Your answer should be an exact copy of the lines from the start of the entries to the line containing "localparam int INITIAL_DEFAULT = 511;", both included.

· · · · ·

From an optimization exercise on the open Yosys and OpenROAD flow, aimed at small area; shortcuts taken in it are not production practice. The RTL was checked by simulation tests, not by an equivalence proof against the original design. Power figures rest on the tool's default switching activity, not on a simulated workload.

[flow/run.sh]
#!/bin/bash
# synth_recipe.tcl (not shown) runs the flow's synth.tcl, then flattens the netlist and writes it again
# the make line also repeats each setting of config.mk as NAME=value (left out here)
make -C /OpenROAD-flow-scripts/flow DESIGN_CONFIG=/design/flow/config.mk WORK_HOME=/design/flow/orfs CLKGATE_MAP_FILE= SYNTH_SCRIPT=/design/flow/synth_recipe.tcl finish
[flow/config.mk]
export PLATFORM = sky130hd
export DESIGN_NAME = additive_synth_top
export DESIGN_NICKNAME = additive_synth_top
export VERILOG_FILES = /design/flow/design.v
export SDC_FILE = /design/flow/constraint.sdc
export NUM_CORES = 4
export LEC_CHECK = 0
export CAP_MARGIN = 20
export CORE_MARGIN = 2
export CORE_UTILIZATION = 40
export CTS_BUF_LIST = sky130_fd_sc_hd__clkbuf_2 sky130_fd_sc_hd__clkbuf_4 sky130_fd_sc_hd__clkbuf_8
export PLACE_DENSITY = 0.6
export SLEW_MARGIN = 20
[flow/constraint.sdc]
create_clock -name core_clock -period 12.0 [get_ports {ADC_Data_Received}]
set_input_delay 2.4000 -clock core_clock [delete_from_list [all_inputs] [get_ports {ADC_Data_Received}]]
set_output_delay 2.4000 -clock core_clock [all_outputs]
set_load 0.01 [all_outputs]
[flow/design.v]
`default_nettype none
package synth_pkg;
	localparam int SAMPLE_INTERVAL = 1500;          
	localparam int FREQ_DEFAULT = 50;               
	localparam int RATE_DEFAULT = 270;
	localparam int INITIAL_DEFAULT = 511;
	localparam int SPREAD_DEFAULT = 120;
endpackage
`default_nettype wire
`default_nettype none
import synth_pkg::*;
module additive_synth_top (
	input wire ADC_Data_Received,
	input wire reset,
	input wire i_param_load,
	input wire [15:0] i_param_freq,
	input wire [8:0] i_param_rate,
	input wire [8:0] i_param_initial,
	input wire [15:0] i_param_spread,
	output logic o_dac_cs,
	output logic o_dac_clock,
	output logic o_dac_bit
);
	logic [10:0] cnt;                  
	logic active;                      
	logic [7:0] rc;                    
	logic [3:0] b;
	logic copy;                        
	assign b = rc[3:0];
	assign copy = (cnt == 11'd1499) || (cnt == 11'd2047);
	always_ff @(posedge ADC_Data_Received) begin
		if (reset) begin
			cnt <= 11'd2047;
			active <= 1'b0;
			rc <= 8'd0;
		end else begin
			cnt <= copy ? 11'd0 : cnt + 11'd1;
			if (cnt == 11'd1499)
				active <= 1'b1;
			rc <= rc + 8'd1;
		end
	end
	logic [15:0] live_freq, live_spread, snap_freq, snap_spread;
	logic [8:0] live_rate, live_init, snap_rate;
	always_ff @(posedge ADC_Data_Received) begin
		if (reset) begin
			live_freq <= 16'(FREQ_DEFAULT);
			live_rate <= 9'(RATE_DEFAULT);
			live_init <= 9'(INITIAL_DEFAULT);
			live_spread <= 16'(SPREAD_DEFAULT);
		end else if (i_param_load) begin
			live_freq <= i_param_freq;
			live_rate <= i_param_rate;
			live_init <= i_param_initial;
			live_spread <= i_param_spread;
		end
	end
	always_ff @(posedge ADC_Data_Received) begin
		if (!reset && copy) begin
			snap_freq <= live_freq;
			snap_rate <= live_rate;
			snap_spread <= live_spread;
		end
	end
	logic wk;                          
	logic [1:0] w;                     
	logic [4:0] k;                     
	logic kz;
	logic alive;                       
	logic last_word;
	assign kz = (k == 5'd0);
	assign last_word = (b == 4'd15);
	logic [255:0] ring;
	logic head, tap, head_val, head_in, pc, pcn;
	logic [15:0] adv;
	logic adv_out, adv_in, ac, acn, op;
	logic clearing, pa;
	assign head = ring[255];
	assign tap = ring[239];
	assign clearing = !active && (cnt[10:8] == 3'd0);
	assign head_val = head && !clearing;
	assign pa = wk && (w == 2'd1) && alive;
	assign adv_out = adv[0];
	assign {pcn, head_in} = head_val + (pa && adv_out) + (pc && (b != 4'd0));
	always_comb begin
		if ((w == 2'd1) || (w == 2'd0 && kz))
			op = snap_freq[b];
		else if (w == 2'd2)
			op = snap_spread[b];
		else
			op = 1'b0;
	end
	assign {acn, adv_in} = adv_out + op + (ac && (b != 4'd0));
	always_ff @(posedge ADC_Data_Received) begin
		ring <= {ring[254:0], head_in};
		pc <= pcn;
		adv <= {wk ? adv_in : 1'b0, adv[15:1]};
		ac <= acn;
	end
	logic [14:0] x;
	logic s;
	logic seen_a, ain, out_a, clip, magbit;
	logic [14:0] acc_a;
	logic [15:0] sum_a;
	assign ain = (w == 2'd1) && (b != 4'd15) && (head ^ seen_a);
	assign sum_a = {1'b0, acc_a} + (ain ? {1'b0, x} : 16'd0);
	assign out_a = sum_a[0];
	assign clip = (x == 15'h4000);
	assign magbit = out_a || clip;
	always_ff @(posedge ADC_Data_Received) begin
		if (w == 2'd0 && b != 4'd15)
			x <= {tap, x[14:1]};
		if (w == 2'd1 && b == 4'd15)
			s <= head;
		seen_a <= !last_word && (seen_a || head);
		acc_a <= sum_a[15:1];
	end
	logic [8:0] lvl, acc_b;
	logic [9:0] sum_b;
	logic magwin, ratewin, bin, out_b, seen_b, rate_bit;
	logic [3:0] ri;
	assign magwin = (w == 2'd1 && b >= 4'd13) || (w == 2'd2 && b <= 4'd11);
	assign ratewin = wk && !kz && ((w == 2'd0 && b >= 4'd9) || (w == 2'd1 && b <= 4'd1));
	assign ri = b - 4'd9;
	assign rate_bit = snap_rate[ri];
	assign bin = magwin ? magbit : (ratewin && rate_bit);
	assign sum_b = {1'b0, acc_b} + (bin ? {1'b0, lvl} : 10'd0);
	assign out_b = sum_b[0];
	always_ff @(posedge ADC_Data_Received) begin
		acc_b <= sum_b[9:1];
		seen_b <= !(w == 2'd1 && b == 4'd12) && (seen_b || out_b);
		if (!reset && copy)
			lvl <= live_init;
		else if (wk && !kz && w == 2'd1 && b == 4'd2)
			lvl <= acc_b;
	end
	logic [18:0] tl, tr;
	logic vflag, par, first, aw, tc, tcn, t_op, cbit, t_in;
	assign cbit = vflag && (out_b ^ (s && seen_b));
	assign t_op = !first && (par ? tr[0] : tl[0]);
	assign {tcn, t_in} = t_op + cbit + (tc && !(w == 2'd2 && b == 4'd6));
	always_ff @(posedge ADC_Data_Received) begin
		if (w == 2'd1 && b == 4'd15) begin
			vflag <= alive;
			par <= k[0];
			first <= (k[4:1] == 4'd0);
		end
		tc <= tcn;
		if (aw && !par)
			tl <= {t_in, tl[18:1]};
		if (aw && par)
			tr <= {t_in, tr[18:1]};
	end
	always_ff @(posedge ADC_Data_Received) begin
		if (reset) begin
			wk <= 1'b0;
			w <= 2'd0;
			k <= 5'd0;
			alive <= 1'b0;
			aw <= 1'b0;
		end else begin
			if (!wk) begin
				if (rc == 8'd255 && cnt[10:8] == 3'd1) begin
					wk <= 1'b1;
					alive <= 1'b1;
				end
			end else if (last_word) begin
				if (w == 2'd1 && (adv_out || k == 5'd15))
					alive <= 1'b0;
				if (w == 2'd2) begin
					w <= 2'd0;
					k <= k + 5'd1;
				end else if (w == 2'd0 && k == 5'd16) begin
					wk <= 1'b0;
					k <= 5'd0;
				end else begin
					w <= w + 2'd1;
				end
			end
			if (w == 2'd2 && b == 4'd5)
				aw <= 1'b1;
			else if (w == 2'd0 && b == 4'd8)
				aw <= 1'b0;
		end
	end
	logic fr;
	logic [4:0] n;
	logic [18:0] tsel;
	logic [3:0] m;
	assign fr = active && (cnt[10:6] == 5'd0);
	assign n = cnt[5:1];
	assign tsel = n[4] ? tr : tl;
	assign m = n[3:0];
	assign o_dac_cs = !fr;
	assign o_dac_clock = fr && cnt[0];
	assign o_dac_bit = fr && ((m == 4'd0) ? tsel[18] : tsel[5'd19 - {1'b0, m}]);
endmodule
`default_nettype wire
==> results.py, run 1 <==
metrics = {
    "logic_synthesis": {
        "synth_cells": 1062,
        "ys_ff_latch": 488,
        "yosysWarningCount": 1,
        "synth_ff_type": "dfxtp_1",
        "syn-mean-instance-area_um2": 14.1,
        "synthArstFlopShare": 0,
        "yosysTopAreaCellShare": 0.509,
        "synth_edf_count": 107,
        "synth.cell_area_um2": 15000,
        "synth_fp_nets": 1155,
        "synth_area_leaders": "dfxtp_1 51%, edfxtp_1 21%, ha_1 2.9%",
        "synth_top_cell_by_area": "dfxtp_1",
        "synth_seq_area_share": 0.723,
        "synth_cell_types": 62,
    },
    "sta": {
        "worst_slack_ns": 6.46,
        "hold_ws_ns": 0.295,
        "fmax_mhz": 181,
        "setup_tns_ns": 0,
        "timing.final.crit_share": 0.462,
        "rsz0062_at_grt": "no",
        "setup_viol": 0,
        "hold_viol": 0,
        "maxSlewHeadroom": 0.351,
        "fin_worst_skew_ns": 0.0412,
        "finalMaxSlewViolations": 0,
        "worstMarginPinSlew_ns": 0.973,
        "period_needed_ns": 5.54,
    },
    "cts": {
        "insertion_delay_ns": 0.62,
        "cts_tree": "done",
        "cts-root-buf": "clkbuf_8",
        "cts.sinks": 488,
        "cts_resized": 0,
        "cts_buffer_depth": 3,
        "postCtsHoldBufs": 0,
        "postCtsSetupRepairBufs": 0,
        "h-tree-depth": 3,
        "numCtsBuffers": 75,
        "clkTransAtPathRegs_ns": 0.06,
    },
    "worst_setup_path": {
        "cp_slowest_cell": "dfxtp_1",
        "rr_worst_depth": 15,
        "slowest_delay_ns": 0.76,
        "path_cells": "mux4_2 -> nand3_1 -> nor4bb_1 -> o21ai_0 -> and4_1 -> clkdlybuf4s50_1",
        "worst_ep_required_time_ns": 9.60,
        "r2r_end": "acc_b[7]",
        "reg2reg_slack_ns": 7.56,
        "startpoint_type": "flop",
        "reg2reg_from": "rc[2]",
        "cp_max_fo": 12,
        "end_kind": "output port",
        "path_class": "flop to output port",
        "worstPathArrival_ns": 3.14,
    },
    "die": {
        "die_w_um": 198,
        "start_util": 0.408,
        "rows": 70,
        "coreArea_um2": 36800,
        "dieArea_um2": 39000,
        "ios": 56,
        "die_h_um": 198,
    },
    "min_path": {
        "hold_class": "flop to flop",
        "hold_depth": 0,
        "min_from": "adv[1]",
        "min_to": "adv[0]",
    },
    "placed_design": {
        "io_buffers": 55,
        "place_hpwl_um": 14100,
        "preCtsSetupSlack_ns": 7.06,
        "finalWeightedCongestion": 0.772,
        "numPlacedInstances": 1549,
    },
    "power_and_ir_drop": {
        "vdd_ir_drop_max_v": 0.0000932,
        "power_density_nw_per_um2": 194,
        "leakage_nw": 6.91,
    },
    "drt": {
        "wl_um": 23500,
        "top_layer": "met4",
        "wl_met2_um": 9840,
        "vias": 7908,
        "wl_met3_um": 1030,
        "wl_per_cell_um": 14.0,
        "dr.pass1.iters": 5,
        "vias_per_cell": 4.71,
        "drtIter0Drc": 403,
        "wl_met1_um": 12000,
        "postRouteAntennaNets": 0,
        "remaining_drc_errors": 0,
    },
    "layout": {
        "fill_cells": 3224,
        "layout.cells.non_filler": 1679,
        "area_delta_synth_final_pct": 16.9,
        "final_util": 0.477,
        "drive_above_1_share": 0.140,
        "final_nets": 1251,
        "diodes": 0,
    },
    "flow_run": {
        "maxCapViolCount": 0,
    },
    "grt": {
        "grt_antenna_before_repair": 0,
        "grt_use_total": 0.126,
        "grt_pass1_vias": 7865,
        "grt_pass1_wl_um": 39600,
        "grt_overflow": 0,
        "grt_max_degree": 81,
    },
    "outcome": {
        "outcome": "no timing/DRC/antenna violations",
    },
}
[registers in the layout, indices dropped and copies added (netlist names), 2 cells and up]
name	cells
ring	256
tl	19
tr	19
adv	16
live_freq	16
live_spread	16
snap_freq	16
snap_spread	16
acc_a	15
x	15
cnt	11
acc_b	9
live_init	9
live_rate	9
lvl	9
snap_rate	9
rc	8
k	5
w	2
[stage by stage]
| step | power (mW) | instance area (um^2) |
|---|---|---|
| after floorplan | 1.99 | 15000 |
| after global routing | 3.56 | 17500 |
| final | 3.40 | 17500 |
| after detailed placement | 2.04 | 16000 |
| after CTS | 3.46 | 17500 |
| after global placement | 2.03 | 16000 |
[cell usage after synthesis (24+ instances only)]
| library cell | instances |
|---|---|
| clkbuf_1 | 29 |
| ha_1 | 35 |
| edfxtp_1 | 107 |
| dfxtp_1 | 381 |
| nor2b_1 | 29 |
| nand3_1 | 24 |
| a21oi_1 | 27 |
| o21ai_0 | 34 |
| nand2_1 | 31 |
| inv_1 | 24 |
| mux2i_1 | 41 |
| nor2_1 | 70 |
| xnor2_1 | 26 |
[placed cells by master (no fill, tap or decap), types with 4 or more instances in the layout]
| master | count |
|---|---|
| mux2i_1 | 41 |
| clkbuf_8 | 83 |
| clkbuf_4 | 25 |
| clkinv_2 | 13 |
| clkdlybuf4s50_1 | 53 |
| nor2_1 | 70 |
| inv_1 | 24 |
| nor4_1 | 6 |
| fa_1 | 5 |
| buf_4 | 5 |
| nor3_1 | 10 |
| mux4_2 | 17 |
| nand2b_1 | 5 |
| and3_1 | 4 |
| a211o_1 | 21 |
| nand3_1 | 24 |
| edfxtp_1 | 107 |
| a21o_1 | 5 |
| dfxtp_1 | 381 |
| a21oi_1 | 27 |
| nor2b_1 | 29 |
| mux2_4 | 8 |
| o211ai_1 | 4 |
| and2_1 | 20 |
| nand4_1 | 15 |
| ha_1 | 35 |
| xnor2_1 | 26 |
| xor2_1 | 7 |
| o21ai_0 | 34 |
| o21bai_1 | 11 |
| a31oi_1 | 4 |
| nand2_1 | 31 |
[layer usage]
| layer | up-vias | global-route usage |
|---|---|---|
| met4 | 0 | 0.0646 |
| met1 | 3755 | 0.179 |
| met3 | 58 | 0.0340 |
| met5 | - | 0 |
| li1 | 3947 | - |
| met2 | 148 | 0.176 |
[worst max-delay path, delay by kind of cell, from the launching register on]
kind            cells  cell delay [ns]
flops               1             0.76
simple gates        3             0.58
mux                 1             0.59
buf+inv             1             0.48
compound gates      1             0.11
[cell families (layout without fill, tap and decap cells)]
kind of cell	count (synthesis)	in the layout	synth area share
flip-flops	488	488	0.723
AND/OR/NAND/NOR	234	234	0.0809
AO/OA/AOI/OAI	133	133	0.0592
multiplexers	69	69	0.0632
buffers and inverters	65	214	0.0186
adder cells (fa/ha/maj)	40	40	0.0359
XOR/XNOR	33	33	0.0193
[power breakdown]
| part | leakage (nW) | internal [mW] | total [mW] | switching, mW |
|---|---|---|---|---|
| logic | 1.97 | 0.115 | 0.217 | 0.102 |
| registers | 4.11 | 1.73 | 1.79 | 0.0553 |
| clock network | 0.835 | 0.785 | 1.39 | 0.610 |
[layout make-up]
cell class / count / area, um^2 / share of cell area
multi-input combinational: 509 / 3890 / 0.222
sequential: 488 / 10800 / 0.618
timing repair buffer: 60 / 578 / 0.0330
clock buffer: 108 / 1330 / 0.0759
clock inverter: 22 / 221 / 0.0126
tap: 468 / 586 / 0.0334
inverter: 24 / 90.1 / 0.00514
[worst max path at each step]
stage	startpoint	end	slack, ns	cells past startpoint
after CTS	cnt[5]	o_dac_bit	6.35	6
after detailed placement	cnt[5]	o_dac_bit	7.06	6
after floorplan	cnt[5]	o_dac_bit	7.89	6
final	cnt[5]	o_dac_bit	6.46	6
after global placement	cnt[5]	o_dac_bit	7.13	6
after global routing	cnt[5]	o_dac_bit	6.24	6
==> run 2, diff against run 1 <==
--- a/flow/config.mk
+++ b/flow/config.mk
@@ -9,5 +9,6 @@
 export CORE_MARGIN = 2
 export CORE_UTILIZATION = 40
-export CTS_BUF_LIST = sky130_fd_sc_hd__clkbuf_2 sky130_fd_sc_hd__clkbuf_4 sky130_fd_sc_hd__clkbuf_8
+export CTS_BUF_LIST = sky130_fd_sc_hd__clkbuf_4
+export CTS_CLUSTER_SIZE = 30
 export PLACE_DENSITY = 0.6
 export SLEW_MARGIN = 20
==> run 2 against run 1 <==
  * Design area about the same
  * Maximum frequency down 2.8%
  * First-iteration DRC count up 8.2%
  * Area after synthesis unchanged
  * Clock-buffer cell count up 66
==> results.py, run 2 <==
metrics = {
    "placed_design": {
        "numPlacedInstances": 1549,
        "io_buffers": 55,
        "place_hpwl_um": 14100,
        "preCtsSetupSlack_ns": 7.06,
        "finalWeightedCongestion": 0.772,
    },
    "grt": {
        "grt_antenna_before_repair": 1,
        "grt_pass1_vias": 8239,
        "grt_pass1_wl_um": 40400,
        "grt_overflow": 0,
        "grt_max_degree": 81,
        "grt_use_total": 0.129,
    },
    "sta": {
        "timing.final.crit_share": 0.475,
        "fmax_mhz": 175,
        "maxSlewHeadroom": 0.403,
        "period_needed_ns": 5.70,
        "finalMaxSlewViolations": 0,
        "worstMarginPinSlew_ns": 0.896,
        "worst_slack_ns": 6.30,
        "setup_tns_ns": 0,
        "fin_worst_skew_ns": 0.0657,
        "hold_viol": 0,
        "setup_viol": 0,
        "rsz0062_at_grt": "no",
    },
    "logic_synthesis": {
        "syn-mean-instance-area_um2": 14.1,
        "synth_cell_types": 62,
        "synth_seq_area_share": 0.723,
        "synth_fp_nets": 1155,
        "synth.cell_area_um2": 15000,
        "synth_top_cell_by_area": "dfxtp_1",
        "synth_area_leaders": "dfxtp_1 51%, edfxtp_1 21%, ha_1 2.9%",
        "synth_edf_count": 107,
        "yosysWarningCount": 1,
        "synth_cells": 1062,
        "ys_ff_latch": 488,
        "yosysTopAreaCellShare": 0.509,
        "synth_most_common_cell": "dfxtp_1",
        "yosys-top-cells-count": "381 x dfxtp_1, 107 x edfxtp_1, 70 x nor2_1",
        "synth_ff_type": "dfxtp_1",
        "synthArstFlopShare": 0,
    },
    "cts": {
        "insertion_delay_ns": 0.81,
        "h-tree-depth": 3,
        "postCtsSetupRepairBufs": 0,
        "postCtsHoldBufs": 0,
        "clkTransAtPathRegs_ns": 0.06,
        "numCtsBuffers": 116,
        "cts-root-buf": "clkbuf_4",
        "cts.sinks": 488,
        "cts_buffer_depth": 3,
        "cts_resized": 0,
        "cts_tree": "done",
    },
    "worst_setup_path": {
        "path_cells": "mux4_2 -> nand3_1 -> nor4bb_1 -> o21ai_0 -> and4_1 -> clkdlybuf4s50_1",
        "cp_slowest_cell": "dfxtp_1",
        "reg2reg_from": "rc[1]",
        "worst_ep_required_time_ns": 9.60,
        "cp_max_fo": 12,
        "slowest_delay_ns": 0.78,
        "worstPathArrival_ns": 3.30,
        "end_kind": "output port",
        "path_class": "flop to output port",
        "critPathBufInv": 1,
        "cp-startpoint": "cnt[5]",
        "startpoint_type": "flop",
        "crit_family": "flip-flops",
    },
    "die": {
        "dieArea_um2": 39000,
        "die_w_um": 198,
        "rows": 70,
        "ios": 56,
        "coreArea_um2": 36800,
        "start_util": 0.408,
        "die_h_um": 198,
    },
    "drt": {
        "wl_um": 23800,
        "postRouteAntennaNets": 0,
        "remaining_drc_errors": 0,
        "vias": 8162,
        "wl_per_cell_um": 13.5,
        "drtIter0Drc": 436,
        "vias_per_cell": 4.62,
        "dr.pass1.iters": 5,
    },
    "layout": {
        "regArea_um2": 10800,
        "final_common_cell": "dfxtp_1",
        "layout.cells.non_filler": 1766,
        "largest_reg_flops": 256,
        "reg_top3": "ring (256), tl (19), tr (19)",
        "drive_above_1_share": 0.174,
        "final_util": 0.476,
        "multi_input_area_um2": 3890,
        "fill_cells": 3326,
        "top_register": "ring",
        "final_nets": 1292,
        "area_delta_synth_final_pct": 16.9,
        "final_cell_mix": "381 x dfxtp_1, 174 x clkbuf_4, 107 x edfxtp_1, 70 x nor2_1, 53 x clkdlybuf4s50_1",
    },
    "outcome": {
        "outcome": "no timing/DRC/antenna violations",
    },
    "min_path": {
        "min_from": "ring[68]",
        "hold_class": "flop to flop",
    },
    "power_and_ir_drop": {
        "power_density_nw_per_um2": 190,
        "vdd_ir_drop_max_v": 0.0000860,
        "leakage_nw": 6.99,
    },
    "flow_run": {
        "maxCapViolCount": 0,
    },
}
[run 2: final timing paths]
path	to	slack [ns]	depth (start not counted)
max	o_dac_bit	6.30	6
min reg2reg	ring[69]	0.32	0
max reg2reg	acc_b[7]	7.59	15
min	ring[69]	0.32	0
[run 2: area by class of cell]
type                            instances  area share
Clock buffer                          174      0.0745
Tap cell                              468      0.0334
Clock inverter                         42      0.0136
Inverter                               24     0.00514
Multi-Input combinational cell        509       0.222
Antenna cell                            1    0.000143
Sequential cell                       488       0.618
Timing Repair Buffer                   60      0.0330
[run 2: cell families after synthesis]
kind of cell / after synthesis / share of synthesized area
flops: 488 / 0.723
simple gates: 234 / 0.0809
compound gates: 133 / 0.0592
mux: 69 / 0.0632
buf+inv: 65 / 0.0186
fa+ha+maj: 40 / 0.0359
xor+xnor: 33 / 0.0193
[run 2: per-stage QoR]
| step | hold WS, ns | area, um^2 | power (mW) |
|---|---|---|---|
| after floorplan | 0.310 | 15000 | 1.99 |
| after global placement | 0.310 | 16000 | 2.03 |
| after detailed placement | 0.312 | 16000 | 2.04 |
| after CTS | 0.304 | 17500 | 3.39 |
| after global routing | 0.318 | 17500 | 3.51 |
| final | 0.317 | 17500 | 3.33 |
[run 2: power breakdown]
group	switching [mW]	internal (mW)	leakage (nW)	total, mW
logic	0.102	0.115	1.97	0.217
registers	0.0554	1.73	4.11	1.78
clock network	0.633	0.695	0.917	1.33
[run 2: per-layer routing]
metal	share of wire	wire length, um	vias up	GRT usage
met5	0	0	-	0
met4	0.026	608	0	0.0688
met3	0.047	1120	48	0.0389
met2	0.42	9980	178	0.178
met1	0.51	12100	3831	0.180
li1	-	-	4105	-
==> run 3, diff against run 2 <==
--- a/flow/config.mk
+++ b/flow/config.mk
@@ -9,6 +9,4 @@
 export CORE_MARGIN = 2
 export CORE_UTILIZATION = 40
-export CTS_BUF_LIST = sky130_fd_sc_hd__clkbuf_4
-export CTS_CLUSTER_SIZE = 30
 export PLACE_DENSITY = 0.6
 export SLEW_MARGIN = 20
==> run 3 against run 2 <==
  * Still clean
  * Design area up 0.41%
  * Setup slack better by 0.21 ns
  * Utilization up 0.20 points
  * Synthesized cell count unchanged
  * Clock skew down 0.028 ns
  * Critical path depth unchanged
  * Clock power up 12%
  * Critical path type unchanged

· · · · ·

Response box:
From an optimization exercise on the open Yosys and OpenROAD flow, aimed at small area; shortcuts taken in it are not production practice. The RTL was checked by simulation tests, not by an equivalence proof against the original design. Power figures rest on the tool's default switching activity, not on a simulated workload.

[flow/run.sh]
#!/bin/bash
# synth_recipe.tcl (not shown) runs the flow's synth.tcl, then flattens the netlist and writes it again
# the make line also repeats each setting of config.mk as NAME=value (left out here)
make -C /OpenROAD-flow-scripts/flow DESIGN_CONFIG=/design/flow/config.mk WORK_HOME=/design/flow/orfs CLKGATE_MAP_FILE= SYNTH_SCRIPT=/design/flow/synth_recipe.tcl finish
[flow/config.mk]
export PLATFORM = sky130hd
export DESIGN_NAME = additive_synth_top
export DESIGN_NICKNAME = additive_synth_top
export VERILOG_FILES = /design/flow/design.v
export SDC_FILE = /design/flow/constraint.sdc
export NUM_CORES = 4
export LEC_CHECK = 0
export CAP_MARGIN = 20
export CORE_MARGIN = 2
export CORE_UTILIZATION = 40
export CTS_BUF_LIST = sky130_fd_sc_hd__clkbuf_2 sky130_fd_sc_hd__clkbuf_4 sky130_fd_sc_hd__clkbuf_8
export PLACE_DENSITY = 0.6
export SLEW_MARGIN = 20
[flow/constraint.sdc]
create_clock -name core_clock -period 12.0 [get_ports {ADC_Data_Received}]
set_input_delay 2.4000 -clock core_clock [delete_from_list [all_inputs] [get_ports {ADC_Data_Received}]]
set_output_delay 2.4000 -clock core_clock [all_outputs]
set_load 0.01 [all_outputs]
[flow/design.v]
`default_nettype none
package synth_pkg;
	localparam int SAMPLE_INTERVAL = 1500;          
	localparam int FREQ_DEFAULT = 50;               
	localparam int RATE_DEFAULT = 270;
	localparam int INITIAL_DEFAULT = 511;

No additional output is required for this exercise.